I received the gift of tongues when I was just eight years old. An older woman in our small charismatic church introduced us Friday night Bible study kids to the idea of a “prayer language.” I don't remember how my teacher explained it, only how she gently placed her hands on our heads, one after another, while quietly praying in tongues herself. My mouth filled with syllables I didn't know and didn't understand; I lifted my skinny arms to the ceiling, and I spoke in tongues like a mystic.
I was raised in small charismatic churches in western Canada, long before the Internet made it easy to keep tabs on what other Christians were up to. I grew up believing that our experiences—speaking in tongues and then the interpretation, healing, miracles, prophecy, words of knowledge, and faith—were utterly unremarkable.
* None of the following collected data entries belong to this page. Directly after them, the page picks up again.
==> src/rtl/core/bst_scan.sv <==
// ----------------------------------------------------------------------------
// bst_scan: front end of the tokenizer
// Accepts one request per cycle unless in_stall is high, steps the scan state
// and produces the bundle of tokens that the request completes.
// ----------------------------------------------------------------------------
module bst_scan
   import bst_pkg::*;
#(
   parameter longint MAX_SOURCE_BYTES = 1048576
) (
   input  logic       clock,
   input  logic       reset,
   input  logic       in_valid,
   output logic       in_stall,
   input  logic [7:0] data_byte,
   input  logic       has_byte,
   input  logic       end_of_source,
   output logic       out_valid,
   input  logic       out_stall,
   output bundle_type out_bundle
);

   localparam int CW = $clog2(MAX_SOURCE_BYTES + 1);
   localparam logic [CW-1:0] OFF_CAP = CW'(MAX_SOURCE_BYTES);
   localparam logic [CW-1:0] CLAMP_LIM =
      (MAX_SOURCE_BYTES - 1 > 1048575) ? CW'(1048575) : CW'(MAX_SOURCE_BYTES - 1);

   mode_type         mode_ff, mode_in;
   logic [CW-1:0]    start_ff, start_in, off_ff, off_in;
   logic [LINE_W-1:0] line_ff, line_in;
   logic [7:0]       pend_ff, pend_in;
   logic [3:0]       cand_ff, cand_in;
   logic [1:0]       utf_ff, utf_in;
   logic             ovalid_ff;
   bundle_type       bundle_ff, bundle_in;
   logic             take;

   assign in_stall   = ovalid_ff && out_stall;
   assign take       = in_valid && !in_stall;
   assign out_valid  = ovalid_ff;
   assign out_bundle = bundle_ff;

   function automatic logic [OFF_W-1:0] cap_off(input logic [CW:0] x);
      return (x > (CW+1)'(1048575)) ? OFF_W'(1048575) : OFF_W'(x);
   endfunction

   function automatic logic [LEN_W-1:0] cap_len(input logic [CW:0] x);
      return (x > (CW+1)'(2097151)) ? LEN_W'(2097151) : LEN_W'(x);
   endfunction

   always_comb begin
      logic [CW:0]   span, span1;
      logic [5:0]    sk;
      logic [2:0]    n;
      logic          do_idle;
      logic [7:0]    b;
      logic [KIND_W-1:0] ik;
      logic [CW-1:0] clamp_cur, dot_off;
      mode_type      fm;
      logic [CW-1:0] fstart, foff;
      logic [LINE_W-1:0] fline;
      logic [7:0]    fpend;
      logic [3:0]    fcand;

      mode_in  = mode_ff;
      start_in = start_ff;
      off_in   = off_ff;
      line_in  = line_ff;
      pend_in  = pend_ff;
      cand_in  = cand_ff;
      utf_in   = utf_ff;
      bundle_in = '0;
      n = 3'd0;
      do_idle = 1'b0;
      b = data_byte;
      ik = K_IDENT;
      fm = mode_ff; fstart = start_ff; foff = off_ff; fline = line_ff;
      fpend = pend_ff; fcand = cand_ff;

      span  = (off_ff > start_ff) ? {1'b0, off_ff - start_ff} : '0;
      span1 = ({1'b0, off_ff} + 1'b1 > {1'b0, start_ff}) ?
              ({1'b0, off_ff} + 1'b1 - {1'b0, start_ff}) : '0;
      clamp_cur = (off_ff > CLAMP_LIM) ? CLAMP_LIM : off_ff;
      dot_off   = (off_ff > 0) ? off_ff - 1'b1 : '0;
      dot_off   = (dot_off > CLAMP_LIM) ? CLAMP_LIM : dot_off;
      for (int j = 0; j < 4; j++)
         if (cand_ff[j] && span == (CW+1)'(kw_len(2'(j)))) ik = K_KW0 + KIND_W'(j);
      sk = single_kind(b);

      if (has_byte) begin
         unique case (mode_ff) inside
            M_PEND: begin
               pend_in = '0;
               if (pend_ff == 8'h2F && b == 8'h2F) mode_in = M_LINE;
               else if (pend_ff == 8'h2F && b == 8'h2A) mode_in = M_BLOCK;
               else if (pend_ff != 8'h2F && b == 8'h3D) begin
                  bundle_in.tok[0] = '{pend_kind(pend_ff) + 1'b1, cap_off({1'b0, start_ff}),
                                       LEN_W'(2), line_ff, 8'h0, 1'b0};
                  n = 3'd1;
                  mode_in = M_IDLE;
               end else begin
                  bundle_in.tok[0] = '{pend_kind(pend_ff), cap_off({1'b0, start_ff}),
                                       LEN_W'(1), line_ff, 8'h0, 1'b0};
                  n = 3'd1;
                  do_idle = 1'b1;
               end
            end
            M_LINE: begin
               if (b == 8'h0A) begin
                  if (line_ff < LINE_CAP) line_in = line_ff + 1'b1;
                  mode_in = M_IDLE;
               end
            end
            M_BLOCK: begin
               if (pend_ff == 8'h2A && b == 8'h2F) begin
                  pend_in = '0;
                  mode_in = M_IDLE;
               end else pend_in = (b == 8'h2A) ? 8'h2A : 8'h00;
            end
            M_STR: begin
               if (utf_ff != 2'd0) utf_in = utf_ff - 1'b1;
               else if (b == 8'h22) begin
                  bundle_in.tok[0] = '{K_STRING, cap_off({1'b0, start_ff}), cap_len(span1),
                                       line_ff, 8'h0, 1'b0};
                  n = 3'd1;
                  mode_in = M_IDLE;
               end else if (b == 8'h0A) begin
                  if (line_ff < LINE_CAP) line_in = line_ff + 1'b1;
               end else if (b < 8'h80) begin
                  utf_in = utf_ff;
               end else if ((b & 8'hE0) == 8'hC0) utf_in = 2'd1;
               else if ((b & 8'hF0) == 8'hE0) utf_in = 2'd2;
               else if ((b & 8'hF8) == 8'hF0) utf_in = 2'd3;
               else begin
                  bundle_in.tok[0] = '{K_ESTR, cap_off({1'b0, start_ff}), cap_len(span1),
                                       line_ff, 8'h0, 1'b0};
                  n = 3'd1;
                  mode_in = M_IDLE;
               end
            end
            M_INT, M_FRAC: begin
               if (is_digit(b)) mode_in = mode_ff;
               else if (mode_ff == M_INT && b == 8'h2E) mode_in = M_DOT;
               else begin
                  bundle_in.tok[0] = '{K_NUMBER, cap_off({1'b0, start_ff}), cap_len(span),
                                       line_ff, 8'h0, 1'b0};
                  n = 3'd1;
                  do_idle = 1'b1;
               end
            end
            M_DOT: begin
               if (is_digit(b)) mode_in = M_FRAC;
               else begin
                  bundle_in.tok[0] = '{K_NUMBER, cap_off({1'b0, start_ff}),
                                       cap_len((span > 0) ? span - 1'b1 : span),
                                       line_ff, 8'h0, 1'b0};
                  bundle_in.tok[1] = '{K_DOT, cap_off({1'b0, dot_off}), LEN_W'(1),
                                       line_ff, 8'h0, 1'b0};
                  n = 3'd2;
                  do_idle = 1'b1;
               end
            end
            M_IDENT: begin
               if (is_digit(b) || is_alpha(b)) begin
                  for (int j = 0; j < 4; j++)
                     if (off_ff >= OFF_CAP || span >= (CW+1)'(kw_len(2'(j))) ||
                         kw_char(2'(j), 3'(span)) != b)
                        cand_in[j] = 1'b0;
               end else begin
                  bundle_in.tok[0] = '{ik, cap_off({1'b0, start_ff}), cap_len(span),
                                       line_ff, 8'h0, 1'b0};
                  n = 3'd1;
                  do_idle = 1'b1;
               end
            end
            default: do_idle = 1'b1;
         endcase

         if (do_idle) begin
            mode_in  = M_IDLE;
            start_in = clamp_cur;
            if (!sk[5]) begin
               bundle_in.tok[n[1:0]] = '{sk[4:0], cap_off({1'b0, clamp_cur}), LEN_W'(1),
                                         line_ff, 8'h0, 1'b0};
               n = n + 1'b1;
            end else if (b == 8'h21 || b == 8'h3D || b == 8'h3C || b == 8'h3E ||
                         b == 8'h2F) begin
               mode_in = M_PEND;
               pend_in = b;
            end else if (b == 8'h20 || b == 8'h0D || b == 8'h09) begin
               mode_in = M_IDLE;
            end else if (b == 8'h0A) begin
               if (line_ff < LINE_CAP) line_in = line_ff + 1'b1;
            end else if (b == 8'h22) begin
               mode_in = M_STR;
               utf_in  = '0;
            end else if (is_digit(b)) mode_in = M_INT;
            else if (is_alpha(b)) begin
               mode_in = M_IDENT;
               for (int j = 0; j < 4; j++) cand_in[j] = (kw_char(2'(j), 3'd0) == b);
            end else begin
               bundle_in.tok[n[1:0]] = '{K_EBAD, cap_off({1'b0, clamp_cur}), LEN_W'(1),
                                         line_ff, b, 1'b0};
               n = n + 1'b1;
            end
         end
         if (off_ff < OFF_CAP) off_in = off_ff + 1'b1;
      end

      if (end_of_source) begin
         fm = mode_in; fstart = start_in; foff = off_in; fline = line_in;
         fpend = pend_in; fcand = cand_in;
         span  = (foff > fstart) ? {1'b0, foff - fstart} : '0;
         clamp_cur = (foff > CLAMP_LIM) ? CLAMP_LIM : foff;
         dot_off = (foff > 0) ? foff - 1'b1 : '0;
         dot_off = (dot_off > CLAMP_LIM) ? CLAMP_LIM : dot_off;
         ik = K_IDENT;
         for (int j = 0; j < 4; j++)
            if (fcand[j] && span == (CW+1)'(kw_len(2'(j)))) ik = K_KW0 + KIND_W'(j);
         unique case (fm) inside
            M_PEND: begin
               bundle_in.tok[n[1:0]] = '{pend_kind(fpend), cap_off({1'b0, fstart}),
                                         LEN_W'(1), fline, 8'h0, 1'b0};
               n = n + 1'b1;
            end
            M_BLOCK, M_STR: begin
               bundle_in.tok[n[1:0]] = '{(fm == M_BLOCK) ? K_EBLK : K_ESTR,
                                         cap_off({1'b0, fstart}), cap_len(span),
                                         fline, 8'h0, 1'b0};
               n = n + 1'b1;
            end
            M_INT, M_FRAC, M_IDENT: begin
               bundle_in.tok[n[1:0]] = '{(fm == M_IDENT) ? ik : K_NUMBER,
                                         cap_off({1'b0, fstart}), cap_len(span),
                                         fline, 8'h0, 1'b0};
               n = n + 1'b1;
            end
            M_DOT: begin
               bundle_in.tok[n[1:0]] = '{K_NUMBER, cap_off({1'b0, fstart}),
                                         cap_len((span > 0) ? span - 1'b1 : span),
                                         fline, 8'h0, 1'b0};
               n = n + 1'b1;
               bundle_in.tok[n[1:0]] = '{K_DOT, cap_off({1'b0, dot_off}), LEN_W'(1),
                                         fline, 8'h0, 1'b0};
               n = n + 1'b1;
            end
            default: n = n;
         endcase
         if (n < 3'd4) begin
            bundle_in.tok[n[1:0]] = '{K_EOF, cap_off({1'b0, clamp_cur}), LEN_W'(0),
                                      fline, 8'h0, 1'b0};
            n = n + 1'b1;
         end
         mode_in = M_IDLE; start_in = '0; off_in = '0; line_in = LINE_W'(1);
         pend_in = '0; cand_in = '0; utf_in = '0;
      end
      if (n != 3'd0) bundle_in.tok[n[1:0] - 2'd1].last = 1'b1;
      bundle_in.count = n;
   end

   always_ff @(posedge clock) begin
      if (reset) begin
         mode_ff   <= M_IDLE;
         start_ff  <= '0;
         off_ff    <= '0;
         line_ff   <= LINE_W'(1);
         pend_ff   <= '0;
         cand_ff   <= '0;
         utf_ff    <= '0;
         ovalid_ff <= 1'b0;
      end else begin
         if (take) begin
            mode_ff  <= mode_in;
            start_ff <= start_in;
            off_ff   <= off_in;
            line_ff  <= line_in;
            pend_ff  <= pend_in;
            cand_ff  <= cand_in;
            utf_ff   <= utf_in;
         end
         if (!in_stall) ovalid_ff <= take && (bundle_in.count != 3'd0);
      end
   end

   always_ff @(posedge clock) begin
      if (take) bundle_ff <= bundle_in;
   end

endmodule
===== src/tbsg_pkg.sv =====
// ----------------------------------------------------------------------------
// tbsg_pkg
// Shared types and constants for the three-band spectral gain block.
// ----------------------------------------------------------------------------
package tbsg_pkg;

  // Number of bins the transform delivers; caps the active window.
  localparam int BIN_COUNT = 4096;

  localparam int BIN_W  = 12;
  localparam int FREQ_W = 20;
  localparam int MAG_W  = 24;
  localparam int GAIN_W = 16;
  localparam int RESP_W = 17;   // Q1.16, 65536 = 1.0

  localparam logic [BIN_W-1:0] BIN_LAST = BIN_W'(BIN_COUNT - 1);

  // Configuration port
  localparam int CFG_ADDR_W = 3;
  localparam int CFG_DATA_W = 16;
  localparam logic [CFG_ADDR_W-1:0] CFG_LOW_GAIN  = 3'd0;
  localparam logic [CFG_ADDR_W-1:0] CFG_MID_GAIN  = 3'd1;
  localparam logic [CFG_ADDR_W-1:0] CFG_HIGH_GAIN = 3'd2;
  localparam logic [CFG_ADDR_W-1:0] CFG_FIRST_BIN = 3'd3;
  localparam logic [CFG_ADDR_W-1:0] CFG_LAST_BIN  = 3'd4;

  // Pipeline depth (register stages, last one is the output register)
  localparam int STAGES = 6;

  typedef struct packed {
    logic [BIN_W-1:0]  bin_index;
    logic [FREQ_W-1:0] bin_frequency;
    logic [MAG_W-1:0]  magnitude_in;
  } in_beat_t;

  typedef struct packed {
    logic [BIN_W-1:0] bin_number;
    logic [MAG_W-1:0] magnitude_out;
    logic             saturated;
  } out_beat_t;

  // Per-stage load enables from the pipeline control
  typedef struct packed {
    logic [STAGES-1:0] load;
  } pipe_ctl_t;

endpackage


===== src/tbsg_pipe_ctl.sv =====
// ----------------------------------------------------------------------------
// tbsg_pipe_ctl
// Valid chain and per-stage load enables; bubbles collapse under stall.
// ----------------------------------------------------------------------------
module tbsg_pipe_ctl (
  input  logic                clk,
  input  logic                rst_n,
  input  logic                in_valid,
  output logic                in_ready,
  output logic                out_valid,
  input  logic                out_ready,
  output tbsg_pkg::pipe_ctl_t ctl
);
  import tbsg_pkg::*;

  logic [STAGES-1:0] v_r;
  logic [STAGES-1:0] v_nxt;
  logic [STAGES-1:0] load;

  // A stage loads when it is empty or its contents move on.
  always_comb begin
    load[STAGES-1] = !v_r[STAGES-1] || out_ready;
    for (int k = STAGES - 2; k >= 0; k--) begin
      load[k] = !v_r[k] || load[k+1];
    end
    v_nxt[0] = load[0] ? in_valid : v_r[0];
    for (int k = 1; k < STAGES; k++) begin
      v_nxt[k] = load[k] ? v_r[k-1] : v_r[k];
    end
  end

  always_ff @(posedge clk) begin
    if (!rst_n) begin
      v_r <= '0;
    end else begin
      v_r <= v_nxt;
    end
  end

  assign ctl.load  = load;
  assign in_ready  = load[0];
  assign out_valid = v_r[STAGES-1];

  // Beats in flight change only by what enters and leaves.
  a_beat_count: assert property (@(posedge clk) disable iff (!rst_n)
    1'b1 |=> $countones(v_r) == $past($countones(v_r))
             + int'($past(in_valid && in_ready))
             - int'($past(out_valid && out_ready)))
    else $error("beat count mismatch in pipeline");

  // Input back-pressure only when every stage holds a beat.
  a_full_only: assert property (@(posedge clk) disable iff (!rst_n)
    !in_ready |-> (&v_r))
    else $error("input stalled with a bubble in the pipeline");

  // A held stage keeps its beat.
  a_hold: assert property (@(posedge clk) disable iff (!rst_n)
    (v_r[0] && !load[1]) |=> v_r[0])
    else $error("stalled beat dropped");

  a_reset_empty: assert property (@(posedge clk)
    !rst_n |=> (v_r == '0))
    else $error("pipeline not empty after reset");

endmodule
As I look back on my childhood, although the gifts of the Holy Spirit were dear to us and we deeply believed in their practice, the real difference was that we expected God. We wanted the wild and the untamed Spirit to disrupt us. We lived out of an assumption of God's good gifts and overwhelming love. We yearned to see the Kingdom come on earth, right here, as it was or would be in heaven. We figured that was what God wanted, too. Believing power would come from on high to see the lost found and the sick healed and imprisoned set free, our church operated on a first-name basis with the Spirit.
Later, when I began to spend time with other Christians outside of my tradition, I discovered that we were considered fringe. A bit suspect amongst the establishment. People thought charismatics were dangerous, the weird ones, controversial. Who knew?